**Problem to work on**
Your output should be the lines of the entries below, exactly, from the first one through the line that holds "localparam rv_csr_id_t CSR_MCOUNTINHIBIT".

################

===== src/rv32_types.sv =====
// Shared RV32 CSR types: data words, CSR addresses, operations and request/result structs
`default_nettype none

package rv32_types;

    typedef logic [31:0] rv32_word;

    // Index 1 is the high half, index 0 the low half
    typedef rv32_word [1:0] rv64_word;

    typedef logic [11:0] rv_csr_id_t;

    // Machine-mode CSRs
    localparam rv_csr_id_t CSR_MCOUNTINHIBIT = 12'h320;
    localparam rv_csr_id_t CSR_MSCRATCH      = 12'h340;
    localparam rv_csr_id_t CSR_MCYCLE        = 12'hB00;
    localparam rv_csr_id_t CSR_MCYCLEH       = 12'hB80;
    localparam rv_csr_id_t CSR_MINSTRET      = 12'hB02;
    localparam rv_csr_id_t CSR_MINSTRETH     = 12'hB82;

    // User read-only shadows
    localparam rv_csr_id_t CSR_CYCLE         = 12'hC00;
    localparam rv_csr_id_t CSR_CYCLEH        = 12'hC80;
    localparam rv_csr_id_t CSR_INSTRET       = 12'hC02;
    localparam rv_csr_id_t CSR_INSTRETH      = 12'hC82;

    // Encoded like funct3[1:0]
    typedef enum logic [1:0] {
        CSR_OP_WRITE = 2'b01,
        CSR_OP_SET   = 2'b10,
        CSR_OP_CLEAR = 2'b11
    } csr_op_t;

    typedef struct packed {
        logic       valid;
        logic [2:0] funct3;
        rv_csr_id_t id;
        logic [4:0] src_idx;
        rv32_word   rs1_value;
    } csr_instr_t;

    typedef struct packed {
        logic       write;
        rv_csr_id_t id;
        rv32_word   value;
    } csr_write_request_t;

    typedef struct packed {
        logic     valid;
        logic     illegal;
        rv32_word rd_value;
    } csr_result_t;

    typedef struct packed {
        logic cy;
        logic ir;
    } mcountinhibit_t;

    // Architectural bit positions inside mcountinhibit
    localparam int MCOUNTINHIBIT_CY_BIT = 0;
    localparam int MCOUNTINHIBIT_IR_BIT = 2;

endpackage

`default_nettype wire

===== src/rv32_csr.sv =====
// CSR bank: mscratch, mcountinhibit, cycle and instret counters, read mux and write decode
`timescale 1ns/1ps
`default_nettype none

module rv32_csr (
    input  logic                            clk,
    input  logic                            resetn,
    input  rv32_types::rv_csr_id_t          read_id,
    output rv32_types::rv32_word            read_value,
    output logic                            id_known,
    input  rv32_types::csr_write_request_t  write_request,
    input  logic                            instr_retired
);
    import rv32_types::*;

    rv32_word       mscratch;
    rv32_word       next_mscratch;
    mcountinhibit_t mcountinhibit;
    mcountinhibit_t next_mcountinhibit;
    rv64_word       mcycle;
    rv64_word       minstret;
    logic           mcycle_write_low;
    logic           mcycle_write_high;
    logic           minstret_write_low;
    logic           minstret_write_high;

    // Read mux, user shadows alias the machine counters
    always_comb begin
        read_value = '0;
        id_known   = 1'b1;
        case (read_id)
            CSR_MCOUNTINHIBIT: begin
                read_value[MCOUNTINHIBIT_CY_BIT] = mcountinhibit.cy;
                read_value[MCOUNTINHIBIT_IR_BIT] = mcountinhibit.ir;
            end
            CSR_MSCRATCH:              read_value = mscratch;
            CSR_MCYCLE, CSR_CYCLE:     read_value = mcycle[0];
            CSR_MCYCLEH, CSR_CYCLEH:   read_value = mcycle[1];
            CSR_MINSTRET, CSR_INSTRET: read_value = minstret[0];
            CSR_MINSTRETH, CSR_INSTRETH: begin
                read_value = minstret[1];
            end
            default: id_known = 1'b0;
        endcase
    end

    // Write decode into register loads and counter strobes
    always_comb begin
        next_mscratch       = mscratch;
        next_mcountinhibit  = mcountinhibit;
        mcycle_write_low    = 1'b0;
        mcycle_write_high   = 1'b0;
        minstret_write_low  = 1'b0;
        minstret_write_high = 1'b0;
        if (write_request.write) begin
            case (write_request.id)
                CSR_MCOUNTINHIBIT: begin
                    next_mcountinhibit.cy = write_request.value[MCOUNTINHIBIT_CY_BIT];
                    next_mcountinhibit.ir = write_request.value[MCOUNTINHIBIT_IR_BIT];
                end
                CSR_MSCRATCH:  next_mscratch       = write_request.value;
                CSR_MCYCLE:    mcycle_write_low    = 1'b1;
                CSR_MCYCLEH:   mcycle_write_high   = 1'b1;
                CSR_MINSTRET:  minstret_write_low  = 1'b1;
                CSR_MINSTRETH: minstret_write_high = 1'b1;
                default: ;
            endcase
        end
    end

    always_ff @(posedge clk) begin
        if (!resetn) begin
            mscratch      <= '0;
            mcountinhibit <= '0;
        end else begin
            mscratch      <= next_mscratch;
            mcountinhibit <= next_mcountinhibit;
        end
    end

    // Inhibit bits are registered, so a new setting applies from the next edge
    rv32_csr_counter u_mcycle (
        .clk         (clk),
        .resetn      (resetn),
        .inc_enable  (!mcountinhibit.cy),
        .write_low   (mcycle_write_low),
        .write_high  (mcycle_write_high),
        .write_value (write_request.value),
        .count       (mcycle)
    );

    rv32_csr_counter u_minstret (
        .clk         (clk),
        .resetn      (resetn),
        .inc_enable  (instr_retired && !mcountinhibit.ir),
        .write_low   (minstret_write_low),
        .write_high  (minstret_write_high),
        .write_value (write_request.value),
        .count       (minstret)
    );

endmodule

`default_nettype wire


===== src/rv32_csr_alu.sv =====
// CSR ALU: new value from old value and operand for write, set or clear
`timescale 1ns/1ps
`default_nettype none

module rv32_csr_alu (
    input  rv32_types::csr_op_t  op,
    input  rv32_types::rv32_word old_value,
    input  rv32_types::rv32_word operand,
    output rv32_types::rv32_word new_value
);
    import rv32_types::*;

    always_comb begin
        case (op)
            CSR_OP_SET: begin
                new_value = old_value | operand;
            end
            CSR_OP_CLEAR: begin
                // Operand bits that are set get cleared
                new_value = old_value & ~operand;
            end
            default: begin
                new_value = operand;
            end
        endcase
    end

endmodule

`default_nettype wire


===== src/rv32_csr_counter.sv =====
// 64-bit CSR counter with increment enable and 32-bit half-word writes
`timescale 1ns/1ps
`default_nettype none

module rv32_csr_counter (
    input  logic                 clk,
    input  logic                 resetn,
    input  logic                 inc_enable,
    input  logic                 write_low,
    input  logic                 write_high,
    input  rv32_types::rv32_word write_value,
    output rv32_types::rv64_word count
);
    import rv32_types::*;

    rv64_word incremented;
    rv64_word next_count;

    // Full 64-bit add so the carry reaches the high half
    assign incremented = inc_enable ? count + 64'd1 : count;

    always_comb begin
        next_count = incremented;
        if (write_low) begin
            next_count[0] = write_value;
        end
        // High half keeps its incremented value unless written
        if (write_high) begin
            next_count[1] = write_value;
        end
    end

    always_ff @(posedge clk) begin
        if (!resetn) begin
            count <= '0;
        end else begin
            count <= next_count;
        end
    end

endmodule

`default_nettype wire


===== src/rv32_csr_ctrl.sv =====
// CSR instruction control: funct3 and address decode, legality check, write issue, result register
`timescale 1ns/1ps
`default_nettype none

module rv32_csr_ctrl (
    input  logic                            clk,
    input  logic                            resetn,
    input  rv32_types::csr_instr_t          instr,
    output rv32_types::rv_csr_id_t          read_id,
    input  rv32_types::rv32_word            old_value,
    output rv32_types::csr_op_t             alu_op,
    output rv32_types::rv32_word            operand,
    input  rv32_types::rv32_word            new_value,
    input  logic                            id_known,
    output rv32_types::csr_write_request_t  write_request,
    output rv32_types::csr_result_t         result
);
    import rv32_types::*;

    logic [1:0] op_bits;
    logic       funct3_ok;
    logic       suppress;
    logic       read_only;
    logic       illegal;
    logic       result_valid;
    logic       result_illegal;
    rv32_word   result_rd_value;

    assign op_bits = instr.funct3[1:0];
    assign read_id = instr.id;

    // Immediate forms use the rs1 field as zimm
    assign operand = instr.funct3[2] ? {27'd0, instr.src_idx} : instr.rs1_value;

    always_comb begin
        case (op_bits)
            2'b10:   alu_op = CSR_OP_SET;
            2'b11:   alu_op = CSR_OP_CLEAR;
            default: alu_op = CSR_OP_WRITE;
        endcase
    end

    assign funct3_ok = (op_bits != 2'b00);

    // Set and clear with x0 or zimm 0 only read
    assign suppress = (alu_op != CSR_OP_WRITE) && (instr.src_idx == 5'd0);

    // Top address bits 11 mark the read-only space
    assign read_only = (instr.id[11:10] == 2'b11);
    assign illegal   = !funct3_ok || !id_known || (read_only && !suppress);

    always_comb begin
        write_request.write = instr.valid && !illegal && !suppress;
        write_request.id    = instr.id;
        write_request.value = new_value;
    end

    always_ff @(posedge clk) begin
        if (!resetn) begin
            result_valid <= 1'b0;
        end else begin
            result_valid <= instr.valid;
        end
    end

    // rd gets the value from before the write edge
    always_ff @(posedge clk) begin
        if (instr.valid) begin
            result_illegal  <= illegal;
            result_rd_value <= illegal ? '0 : old_value;
        end
    end

    assign result = '{valid: result_valid, illegal: result_illegal, rd_value: result_rd_value};

endmodule

`default_nettype wire


===== src/rv32_csr_unit.sv =====
// CSR unit top: control, ALU and register bank
`timescale 1ns/1ps
`default_nettype none

module rv32_csr_unit (
    input  logic                   clk,
    input  logic                   resetn,
    input  rv32_types::csr_instr_t instr,
    input  logic                   instr_retired,
    output rv32_types::csr_result_t result
);
    import rv32_types::*;

    rv_csr_id_t         read_id;
    rv32_word           old_value;
    csr_op_t            alu_op;
    rv32_word           operand;
    rv32_word           new_value;
    logic               id_known;
    csr_write_request_t write_request;

    rv32_csr_ctrl u_ctrl (
        .clk           (clk),
        .resetn        (resetn),
        .instr         (instr),
        .read_id       (read_id),
        .old_value     (old_value),
        .alu_op        (alu_op),
        .operand       (operand),
        .new_value     (new_value),
        .id_known      (id_known),
        .write_request (write_request),
        .result        (result)
    );

    rv32_csr_alu u_alu (
        .op        (alu_op),
        .old_value (old_value),
        .operand   (operand),
        .new_value (new_value)
    );

    rv32_csr u_csr (
        .clk           (clk),
        .resetn        (resetn),
        .read_id       (read_id),
        .read_value    (old_value),
        .id_known      (id_known),
        .write_request (write_request),
        .instr_retired (instr_retired)
    );

endmodule

`default_nettype wire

################

**Written answer**
===== src/rv32_types.sv =====
// Shared RV32 CSR types: data words, CSR addresses, operations and request/result structs
`default_nettype none

package rv32_types;

    typedef logic [31:0] rv32_word;

    // Index 1 is the high half, index 0 the low half
    typedef rv32_word [1:0] rv64_word;

    typedef logic [11:0] rv_csr_id_t;

    // Machine-mode CSRs
    localparam rv_csr_id_t CSR_MCOUNTINHIBIT = 12'h320;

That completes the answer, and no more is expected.